You say that, but Gym80 has got to be at least 4 times as expensive as Technogym or Life fitness. And there are no deals to be had with Gym80. Like by our CV line and have the strength line at cost (or less or even free )

John who sells Gym80 lives in Essex, so many of the old gyms will fitted out by him.


----------



## Phez (Sep 2, 2009)

My old gym was nuthing but new skool weight machines, now I'm hitting the free weights in my mate garage in -2 degree wether, I feel like rocky lol


----------



## Craig660 (Dec 8, 2005)

physcult said:


> You say that, but Gym80 has got to be at least 4 times as expensive as Technogym or Life fitness. And there are no deals to be had with Gym80. Like by our CV line and have the strength line at cost (or less or even free )
> 
> John who sells Gym80 lives in Essex, so many of the old gyms will fitted out by him.


Oh right,

Didnt know they were doing ridiculous deals like that, no wonder everyone is jumping on the band wagon,

Cant knock the gym80 though is all im saying


----------



## physcult (Apr 6, 2008)

Craig660 said:


> Oh right,
> 
> Cant knock the gym80 though is all im saying


Sure:thumbup1:, Its a basic heavy duty machine and gets the job done - but its a high price item , its not a cheap machine like Technongym or the basic Life Fitness line.


----------



## physcult (Apr 6, 2008)

Hamster said:


> I go to Total Fitness in Wakefield, and it's the filthiest fcking gym you ever had the mispleasure to have stepped in.
> 
> You have to be careful what you touch for fear of catching some fatal disease....among another hundred complaints!
> 
> ...


 This one?

http://www.totalfitness.co.uk/health-club/wakefield/


----------



## South Champ Jnr (Mar 26, 2008)

Britbb said:


> 2 reasons why gyms are switching to this brand.
> 
> 1. It's mass produced sh1te.

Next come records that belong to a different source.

**src/rtl/lsa_pkg.sv**
```systemverilog
// ----------------------------------------------------------------------------
// lsa_pkg
// Shared types and constants for the latency statistics accumulator.
// ----------------------------------------------------------------------------
package lsa_pkg;

	localparam int NUM_SLOTS_DEF = 16;
	localparam int SLOT_INDEX_W  = 4;
	localparam int SLOT_CODES    = 2 ** SLOT_INDEX_W;

	localparam logic [15:0] INTERVAL_LIMIT_RESET = 16'd1000;
	localparam logic [31:0] MIN_PRESET_RESET     = 32'd1000000;

	// configuration register indexes
	localparam int CFG_INDEX_W = 1;
	localparam logic [CFG_INDEX_W-1:0] CFG_INTERVAL_LIMIT = 1'b0;
	localparam logic [CFG_INDEX_W-1:0] CFG_MIN_PRESET     = 1'b1;
	localparam int CFG_DATA_W = 32;

	// stream widths
	localparam int IN_TDATA_W   = 40;
	localparam int OUT_TDATA_W  = 256;
	localparam int OUT_TUSER_W  = 1;
	localparam int MEAN_W       = 40;
	localparam int MEAN_FRAC    = 8;

	// serial divider: quotient bits produced per mean
	localparam int DIV_STEPS = 40;
	localparam int STEP_W    = $clog2(DIV_STEPS);

	// queue between front and back
	localparam int QUEUE_DEPTH = 2;
	localparam int QUEUE_AW    = (QUEUE_DEPTH > 1) ? $clog2(QUEUE_DEPTH) : 1;

	// per-slot record as held in the slot memory
	typedef struct packed {
		logic        valid;
		logic [63:0] run_sum;
		logic [31:0] run_tally;
		logic [31:0] run_low;
		logic [31:0] run_high;
		logic [47:0] window_sum;
		logic [15:0] window_tally;
		logic [31:0] window_low;
		logic [31:0] window_high;
	} slot_rec_t;

	// job handed from front to back
	typedef struct packed {
		logic        new_slot;
		logic [31:0] run_count;
		logic [31:0] run_min;
		logic [31:0] run_max;
		logic [63:0] run_sum;
		logic [15:0] window_count;
		logic [31:0] window_min;
		logic [31:0] window_max;
		logic [47:0] window_sum;
		logic        window_done;
	} job_t;

	typedef enum logic [1:0] {
		F_CLEAR,
		F_IDLE,
		F_READ,
		F_UPDATE
	} front_state_t;

	typedef enum logic [1:0] {
		B_IDLE,
		B_RUN,
		B_WIN,
		B_FINISH
	} back_state_t;

endpackage

```
**src/rtl/lsa_front.sv**
```systemverilog
// ----------------------------------------------------------------------------
// lsa_front
// Accepts timing reports, reads the slot record, updates run and interval
// statistics, writes the record back and queues a job for the mean divider.
// ----------------------------------------------------------------------------
module lsa_front import lsa_pkg::*; #(
	parameter int NUM_SLOTS = NUM_SLOTS_DEF
) (
	input  logic                    clk,
	input  logic                    arst_n,
	input  logic                    in_valid,
	output logic                    in_ready,
	input  logic [SLOT_INDEX_W-1:0] slot_index,
	input  logic [31:0]             elapsed_us,
	input  logic [15:0]             interval_limit,
	input  logic [31:0]             min_preset,
	input  logic                    q_full,
	output logic                    q_push,
	output job_t                    q_data
);

	localparam int SW = (NUM_SLOTS > 1) ? $clog2(NUM_SLOTS) : 1;
	localparam logic [SW-1:0] LAST_SLOT = SW'(NUM_SLOTS - 1);

	front_state_t fs_q, fs_d;

	logic [SW-1:0] slot_map [SLOT_CODES];
	slot_rec_t     mem_q [NUM_SLOTS];
	logic [SW-1:0] clr_q;
	logic [SW-1:0] slot_s1;
	logic [31:0]   elapsed_s1;
	slot_rec_t     rd_s2;

	logic          mem_we;
	logic [SW-1:0] mem_addr;
	slot_rec_t     mem_wdata;
	slot_rec_t     upd_rec;
	job_t          job;

	// index folding for slot counts below the index range
	for (genvar i = 0; i < SLOT_CODES; i++) begin : g_map
		assign slot_map[i] = SW'(i % NUM_SLOTS);
	end

	always_ff @(posedge clk) begin
		if (mem_we) begin
			mem_q[mem_addr] <= mem_wdata;
		end
		if (fs_q == F_READ) begin
			rd_s2 <= mem_q[slot_s1];
		end
		if (in_valid && in_ready) begin
			slot_s1    <= slot_map[slot_index];
			elapsed_s1 <= elapsed_us;
		end
	end

	always_ff @(posedge clk or negedge arst_n) begin
		if (!arst_n) begin
			fs_q  <= F_CLEAR;
			clr_q <= '0;
		end else begin
			fs_q <= fs_d;
			if (fs_q == F_CLEAR) begin
				clr_q <= clr_q + 1'b1;
			end
		end
	end

	always_comb begin
		fs_d = fs_q;
		unique case (fs_q)
			F_CLEAR:  if (clr_q == LAST_SLOT) fs_d = F_IDLE;
			F_IDLE:   if (in_valid) fs_d = F_READ;
			F_READ:   fs_d = F_UPDATE;
			F_UPDATE: if (!q_full) fs_d = F_IDLE;
			default:  fs_d = F_CLEAR;
		endcase
	end

	always_comb begin
		in_ready  = 1'b0;
		q_push    = 1'b0;
		mem_we    = 1'b0;
		mem_addr  = slot_s1;
		mem_wdata = upd_rec;
		unique case (fs_q)
			F_CLEAR: begin
				mem_we    = 1'b1;
				mem_addr  = clr_q;
				mem_wdata = '0;
			end
			F_IDLE: begin
				in_ready = 1'b1;
			end
			F_READ: begin
			end
			F_UPDATE: begin
				q_push = !q_full;
				mem_we = !q_full;
			end
			default: begin
			end
		endcase
	end

	// statistics update
	always_comb begin
		slot_rec_t base;
		slot_rec_t nxt;
		logic      done;

		base = rd_s2;
		if (!rd_s2.valid) begin
			base              = '0;
			base.valid        = 1'b1;
			base.run_low      = min_preset;
			base.window_low   = min_preset;
		end

		nxt = base;
		if (base.run_tally != '1) begin
			nxt.run_tally = base.run_tally + 32'd1;
			nxt.run_sum   = base.run_sum + {32'd0, elapsed_s1};
		end
		if (elapsed_s1 < base.run_low)  nxt.run_low  = elapsed_s1;
		if (elapsed_s1 > base.run_high) nxt.run_high = elapsed_s1;

		// window sum cannot pass 48 bits while the tally is below saturation
		if (base.window_tally != '1) begin
			nxt.window_tally = base.window_tally + 16'd1;
			nxt.window_sum   = base.window_sum + {16'd0, elapsed_s1};
		end
		if (elapsed_s1 < base.window_low)  nxt.window_low  = elapsed_s1;
		if (elapsed_s1 > base.window_high) nxt.window_high = elapsed_s1;

		done = nxt.window_tally >= interval_limit;

		job.new_slot     = !rd_s2.valid;
		job.run_count    = nxt.run_tally;
		job.run_min      = nxt.run_low;
		job.run_max      = nxt.run_high;
		job.run_sum      = nxt.run_sum;
		job.window_count = nxt.window_tally;
		job.window_min   = nxt.window_low;
		job.window_max   = nxt.window_high;
		job.window_sum   = nxt.window_sum;
		job.window_done  = done;

		upd_rec = nxt;
		if (done) begin
			upd_rec.window_sum   = '0;
			upd_rec.window_tally = '0;
			upd_rec.window_low   = min_preset;
			upd_rec.window_high  = '0;
		end
	end

	assign q_data = job;

endmodule

```
**config.mk**
```make
export PLATFORM = sky130hd
export DESIGN_NAME = lsa_front
export DESIGN_NICKNAME = d
export VERILOG_FILES = /design/src/rtl/lsa_pkg.sv /design/src/rtl/lsa_front.sv
export SDC_FILE = /design/constraint.sdc
export NUM_CORES = 2
export LEC_CHECK = 0
export BUFFER_PORTS_ARGS = -buffer_cell sky130_fd_sc_hd__buf_2
export CORE_MARGIN = 10
export CORE_UTILIZATION = 40
export CTS_CLUSTER_SIZE = 12
export DETAILED_ROUTE_END_ITERATION = 16
export HOLD_SLACK_MARGIN = 0.02
export PLACE_DENSITY = 0.62
export SLEW_MARGIN = 20
export SYNTH_ARGS = -nofsm -noshare
export SYNTH_HDL_FRONTEND = slang
export SYNTH_MEMORY_MAX_BITS = 65536
export SYNTH_SLANG_ARGS = --single-unit
```
**constraint.sdc**
```tcl
create_clock -name clk -period 15.5 [get_ports clk]
set_input_delay 3.1 -clock clk [delete_from_list [all_inputs] [get_ports clk]]
set_output_delay 3.1 -clock clk [all_outputs]
set_load 0.02 [all_outputs]
```
==> results.txt <==
* Outcome: finished, final reports clean
* CORE AREA: 0.494 mm2
- Number of setup violations in the final report: 0
- After detailed routing, the number of remaining DRC violations is 0.
* Max-slew headroom: 0.127
- Counting the buffers created by CTS gives 522.
- Worst Skew: 103 ps
- Portion of the clock cycle consumed by the worst path in the final layout: 0.740
- The number of global-route vias before repair is 103,035.
- The H-tree was split into 6 levels.
- The critical path in this run is classified as in -> out.
- In the synthesized netlist, the cells that appear most often are sky130_fd_sc_hd__edfxtp_1, sky130_fd_sc_hd__mux4_2, sky130_fd_sc_hd__clkbuf_1, sky130_fd_sc_hd__nand2_1, sky130_fd_sc_hd__a21oi_1.
- Worst path arrival time: roughly 8400 ps
- The startpoint identified for the worst register-to-register timing path is rd_s2[288].
- The routed design could run at a clock period as short as 11,470 ps.
- Tot Pwr: 39.2 mW
* Async set-reset flop share out of synthesis: 0.00121
- Leading post-synthesis cells by cell area: sky130_fd_sc_hd__edfxtp_1, sky130_fd_sc_hd__mux4_2, sky130_fd_sc_hd__ha_1
- Area enclosed by the die boundary: between 0.5 and 0.6 mm2
- Achievable Freq: 87.2 MHz
- Dividing total power by cell area gives a power density of 174 mW/mm2.
* Mapped cell area: 0.199 mm2
* Capturing instance or port of the critical path: q_data[229]
- GP Congestion: 0.864
* Top cell type by total area after synthesis: sky130_fd_sc_hd__edfxtp_1
* Number of fill cells in the layout: 40,816
* DP HPWL: 332 mm
- First-pass GRT wire length: ~810 mm
* Required time reported for the critical path endpoint: 12,400 ps
- The average instance in the mapped netlist occupies 21.3 um2.
- Number of input and output port buffers inserted: 379
- The worst setup path is captured at an output port.
- Summed over all cells, the static leakage comes to slightly above 70 nW.
- The number of different library cells used by synthesis comes to 94.
* Cell-by-cell trace of the critical path: buf_2, nor2b_1, a21oi_1, ha_1, a21o_1, a21o_1, a21oi_1, o21ai_0, o21bai_1, a21oi_1, nand3_4, buf_16, a21oi_1, buf_2
- The count of nets left with antenna violations once routing finished came out at 0.
* Number of cells on the critical path: 14
* Via count: 102,515
- Routed WL: 582 mm
* Synthesis Warnings: 0
- Hold Violations, Final: 0
- For this run, the share of the core covered by cells in the final layout is 0.456.
- Number of buffers added for setup after CTS: 0
- The synthesized design contains 4,955 register bits.
- In this run the worst setup path begins at min_preset[13].
- Dominant synthesized flop cell: sky130_fd_sc_hd__edfxtp_1
* Maximum root-to-sink buffer count: 4
- Die width: 725 um
* IO Pins: 380
- The worst register-to-register path has a setup slack of 6260 ps.
- Kind of cell adding the most delay to the critical path: compound AO/OA/AOI/OAI gates
- The number of max-slew violations in the final report came to 0.
- Count leader, synth: sky130_fd_sc_hd__edfxtp_1
- Routed via count divided by cell count: 6.02
- Worst min-delay path category: reg -> reg
* Crit path top cell by count: sky130_fd_sc_hd__a21oi_1
- The tree built by TritonCTS fans out to 4,955 sinks.
- Synth Net Count: 9,632
- Slowest Stage Delay on Critical Path: 1040 ps
* Violation count after the first detailed-route iteration: 13,916
- Crit-path slowest cell: sky130_fd_sc_hd__a21oi_1
- After routing the design area is between 0.2 and 0.25 mm2.
* Number of enable flip-flop cells after synthesis: 4,949
* Worst VDD drop: 0.131 mV
- Clock-pin slew was measured on the worst setup and hold paths at 60 ps.
- Top fanout value on the critical path: a little over 60
- Sequential share of the synthesized area: 0.749
- Total Nets Final: 10,319
* Worst-Skew Late Latency: 1100 ps
- Worst reg2reg endpoint: mem_q[11][117]
- Worst-case reg-to-reg path depth: 25
* Area added between synthesis and finish: 13.4%
* CP Launch Type: primary input
- Final worst hold slack: 575 ps
* Area share of the largest cell type after synthesis: 0.748
- Max-cap violations in this run came to 0.
- After technology mapping, the gate count stands at 9,338.
* Hold bufs inserted after CTS: 0
- Ratio of cells with drive above 1 in the final layout: 0.271
- Maximum number of pins on one net before global-route repair: 128
* 1st-pass router iterations: 8
- Once placement finished, the instance area stood at between 0.2 and 0.25 mm2.
- After clock tree synthesis, the repair step resized 0 gates.
- The initial antenna violation count came to 60.
- Initial core utilization: 0.402
- Buffer and inverter count on the worst path: 3
- Tightest Pin Transition: roughly 1300 ps
- Height of the die: 725 um
* Clock root buffer: sky130_fd_sc_hd__clkbuf_16
* Wire per inst: 34.2 um
- TritonCTS clock tree: built
- Num rows: between 200 and 300
* Setup total negative slack: 0 ps
- Global routing finished with a remaining overflow of 0.
- Total GRT Usage: 0.215
* RSZ-0062 raised after global routing: false
==> power by group <==
part,total (mW),leakage (nW),internal [mW],switching (mW)
sequential,18.1,45.2,17.8,0.270
clock,11.5,7.40,6.42,5.05
combinational,9.70,19.4,2.77,6.93
total,39.2,72.0,27.0,12.2
==> worst register-to-register path, delay by kind of cell, from the launching register on <==
kind | cells | cell delay (ps)
AO/OA/AOI/OAI | 6 | 1430
XOR/XNOR | 1 | 220
adder cells (fa/ha/maj) | 2 | 530
buffers and inverters | 6 | 3290
flip-flops | 1 | 320
AND/OR/NAND/NOR | 10 | 3130
==> layer usage <==
layer	up-vias	share of wire	global-route usage
li1	40439	-	-
met1	55336	0.39	0.293
met5	-	0.00066	0
met4	16	0.040	0.0771
met2	5724	0.46	0.332
met3	1000	0.11	0.0600
==> flip-flops by register name, indices dropped and copies added (netlist names) <==
register and cells:
mem_q 4624, slot_s1 4, fs_q 2, elapsed_s1 32, rd_s2 289, clr_q 4
==> placed cells by master (no fill, tap or decap), types with 166 or more instances in the layout <==
master                      count
sky130_fd_sc_hd__a21oi_1      249
sky130_fd_sc_hd__and2_1       222
sky130_fd_sc_hd__buf_2        379
sky130_fd_sc_hd__buf_4        250
sky130_fd_sc_hd__clkbuf_16    536
sky130_fd_sc_hd__edfxtp_1    4949
sky130_fd_sc_hd__ha_1         202
sky130_fd_sc_hd__mux4_2      1400
sky130_fd_sc_hd__nand2_1      272
sky130_fd_sc_hd__nand3_1      166
sky130_fd_sc_hd__nor2_1       203
==> final cells by class <==
class | instances | area [um2] | share of cell area
flip-flops and latches | 4955 | 149000 | 0.661
clock inverters | 161 | 1260 | 0.00560
diodes | 61 | 153 | 0.000678
inverters | 89 | 342 | 0.00152
repair buffers | 665 | 4500 | 0.0200
multi-input cells | 3792 | 47900 | 0.213
clock buffers | 675 | 13900 | 0.0619
well taps | 6630 | 8300 | 0.0368
==> cells by family after synthesis <==
| group | synth area share |
|---|---|
| simple gates | 0.0314 |
| fa+ha+maj | 0.0133 |
| compound gates | 0.0209 |
| mux | 0.166 |
| flops | 0.749 |
| buf+inv | 0.0118 |
| xor+xnor | 0.00731 |
==> worst min-delay path by stage <==
stage                     startpoint  endpoint  slack [ps]  cells past startpoint
after detailed placement    clr_q[0]  clr_q[0]         560                      1
after CTS                   clr_q[0]  clr_q[0]         570                      1
final                       clr_q[0]  clr_q[0]         580                      1
after floorplan             clr_q[3]  clr_q[3]         490                      1
after global placement      clr_q[3]  clr_q[3]         530                      1
after global routing        clr_q[3]  clr_q[3]         590                      1
==> metrics by stage <==
| stage | worst slack, ps | std cells |
|---|---|---|
| detailed placement | 4210 | 16128 |
| global route | 4080 | 16974 |
| finish | 4040 | 17028 |
| CTS | 4180 | 16964 |
| floorplan | -1300 | 9338 |
| global placement | 4180 | 16128 |
Note: power is estimated with default switching activity, not from simulation.
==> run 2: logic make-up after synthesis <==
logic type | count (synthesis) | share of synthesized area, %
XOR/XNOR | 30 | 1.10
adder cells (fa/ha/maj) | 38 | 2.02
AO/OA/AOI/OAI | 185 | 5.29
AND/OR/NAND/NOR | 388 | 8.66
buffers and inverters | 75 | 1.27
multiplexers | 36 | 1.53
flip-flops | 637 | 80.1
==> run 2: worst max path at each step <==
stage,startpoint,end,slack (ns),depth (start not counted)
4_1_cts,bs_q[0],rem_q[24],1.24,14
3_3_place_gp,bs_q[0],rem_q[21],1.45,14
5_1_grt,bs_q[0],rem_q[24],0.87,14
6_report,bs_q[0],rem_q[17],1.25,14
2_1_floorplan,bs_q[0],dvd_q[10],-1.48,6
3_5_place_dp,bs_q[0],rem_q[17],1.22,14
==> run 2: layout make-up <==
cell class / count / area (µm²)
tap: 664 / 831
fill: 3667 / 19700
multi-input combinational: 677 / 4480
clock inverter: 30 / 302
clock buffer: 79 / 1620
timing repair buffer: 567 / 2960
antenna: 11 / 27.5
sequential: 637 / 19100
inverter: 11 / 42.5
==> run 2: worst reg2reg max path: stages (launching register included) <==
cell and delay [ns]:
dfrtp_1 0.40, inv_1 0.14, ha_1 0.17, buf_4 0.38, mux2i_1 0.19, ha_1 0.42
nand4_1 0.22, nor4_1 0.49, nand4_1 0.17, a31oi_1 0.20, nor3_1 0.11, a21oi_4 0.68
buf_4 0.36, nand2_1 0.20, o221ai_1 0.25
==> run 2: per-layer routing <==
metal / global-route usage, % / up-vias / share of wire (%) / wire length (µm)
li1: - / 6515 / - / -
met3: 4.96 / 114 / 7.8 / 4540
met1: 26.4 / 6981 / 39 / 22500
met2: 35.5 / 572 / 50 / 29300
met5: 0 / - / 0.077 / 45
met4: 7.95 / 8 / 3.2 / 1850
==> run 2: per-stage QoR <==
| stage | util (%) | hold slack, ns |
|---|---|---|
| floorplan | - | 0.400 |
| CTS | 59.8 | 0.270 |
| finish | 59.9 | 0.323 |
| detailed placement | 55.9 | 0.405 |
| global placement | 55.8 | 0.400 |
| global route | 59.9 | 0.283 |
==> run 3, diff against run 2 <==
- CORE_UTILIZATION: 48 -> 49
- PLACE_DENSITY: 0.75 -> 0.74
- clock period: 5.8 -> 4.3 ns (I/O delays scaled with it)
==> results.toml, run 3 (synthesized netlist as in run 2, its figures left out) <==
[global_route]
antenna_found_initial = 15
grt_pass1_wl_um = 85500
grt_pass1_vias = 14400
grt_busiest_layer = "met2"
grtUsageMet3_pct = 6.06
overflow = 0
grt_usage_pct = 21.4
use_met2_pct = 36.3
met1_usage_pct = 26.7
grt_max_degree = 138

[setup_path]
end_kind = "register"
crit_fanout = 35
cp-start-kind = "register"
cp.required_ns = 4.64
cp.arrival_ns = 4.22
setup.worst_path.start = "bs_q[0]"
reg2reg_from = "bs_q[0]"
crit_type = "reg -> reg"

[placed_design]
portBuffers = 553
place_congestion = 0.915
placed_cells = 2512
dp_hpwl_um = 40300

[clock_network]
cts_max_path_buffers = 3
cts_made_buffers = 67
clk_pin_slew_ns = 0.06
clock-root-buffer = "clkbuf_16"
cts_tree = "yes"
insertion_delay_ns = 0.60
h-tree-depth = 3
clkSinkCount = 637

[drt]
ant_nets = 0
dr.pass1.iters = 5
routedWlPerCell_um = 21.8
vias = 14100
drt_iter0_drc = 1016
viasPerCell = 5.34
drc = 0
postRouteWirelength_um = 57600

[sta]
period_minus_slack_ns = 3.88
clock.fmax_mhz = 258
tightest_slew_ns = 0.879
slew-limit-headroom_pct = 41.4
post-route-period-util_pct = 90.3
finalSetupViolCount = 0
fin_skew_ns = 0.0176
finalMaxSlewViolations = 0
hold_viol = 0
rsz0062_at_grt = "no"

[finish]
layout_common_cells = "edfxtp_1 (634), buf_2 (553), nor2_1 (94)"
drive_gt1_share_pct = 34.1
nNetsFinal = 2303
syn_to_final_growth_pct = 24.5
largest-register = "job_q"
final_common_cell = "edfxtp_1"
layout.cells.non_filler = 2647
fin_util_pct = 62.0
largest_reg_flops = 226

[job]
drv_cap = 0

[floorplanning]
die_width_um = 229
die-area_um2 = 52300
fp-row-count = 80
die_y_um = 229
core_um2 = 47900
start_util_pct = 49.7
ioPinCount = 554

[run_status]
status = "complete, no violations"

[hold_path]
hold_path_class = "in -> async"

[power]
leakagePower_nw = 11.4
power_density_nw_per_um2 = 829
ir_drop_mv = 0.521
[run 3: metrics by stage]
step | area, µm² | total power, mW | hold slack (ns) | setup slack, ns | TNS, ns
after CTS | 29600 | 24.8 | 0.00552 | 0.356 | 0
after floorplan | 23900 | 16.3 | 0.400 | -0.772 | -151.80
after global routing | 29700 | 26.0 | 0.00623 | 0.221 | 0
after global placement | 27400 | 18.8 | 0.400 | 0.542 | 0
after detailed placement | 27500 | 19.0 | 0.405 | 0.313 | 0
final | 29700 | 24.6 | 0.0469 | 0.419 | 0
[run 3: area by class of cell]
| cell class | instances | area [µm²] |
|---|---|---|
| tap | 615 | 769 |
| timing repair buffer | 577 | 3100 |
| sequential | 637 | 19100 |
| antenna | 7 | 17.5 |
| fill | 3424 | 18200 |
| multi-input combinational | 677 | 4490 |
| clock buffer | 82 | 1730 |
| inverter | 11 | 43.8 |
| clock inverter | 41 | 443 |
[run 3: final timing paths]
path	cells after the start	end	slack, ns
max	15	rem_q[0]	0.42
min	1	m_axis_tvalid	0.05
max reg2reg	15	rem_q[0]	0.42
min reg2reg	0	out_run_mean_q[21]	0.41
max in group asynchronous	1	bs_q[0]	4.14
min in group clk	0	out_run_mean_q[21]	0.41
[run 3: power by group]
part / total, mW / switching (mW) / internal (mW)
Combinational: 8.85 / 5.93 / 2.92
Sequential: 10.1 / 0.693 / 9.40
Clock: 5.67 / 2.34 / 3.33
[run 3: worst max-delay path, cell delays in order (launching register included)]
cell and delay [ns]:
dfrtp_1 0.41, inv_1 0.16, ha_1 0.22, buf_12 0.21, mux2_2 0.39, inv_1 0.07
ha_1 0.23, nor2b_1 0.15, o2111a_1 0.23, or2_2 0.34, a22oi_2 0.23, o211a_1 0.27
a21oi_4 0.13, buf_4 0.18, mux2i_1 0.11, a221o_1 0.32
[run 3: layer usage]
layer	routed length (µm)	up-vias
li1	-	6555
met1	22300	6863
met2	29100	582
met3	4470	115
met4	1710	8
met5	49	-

Basically because of the economy for numbers, with its mass production, it is cheaper fro a gym to lease and hire out. They dont have to purchase the actual equipment, they can just lease it...this company specialises in leasing ie monthly rental of the equipment.
> 
> ...


Im GM of a gym you just mentioned, and i can tell you that is EXACTLY correct! Both points are spot on! When we were refurbished they took out a LOT of popular kit with members, and also removed a lot of plates.d


----------



## SK-XO (Aug 6, 2009)

Hamster said:


> Just wish it wasnt run by 16 year olds fresh outa school that have never trained and dont have a clue how to run a gym.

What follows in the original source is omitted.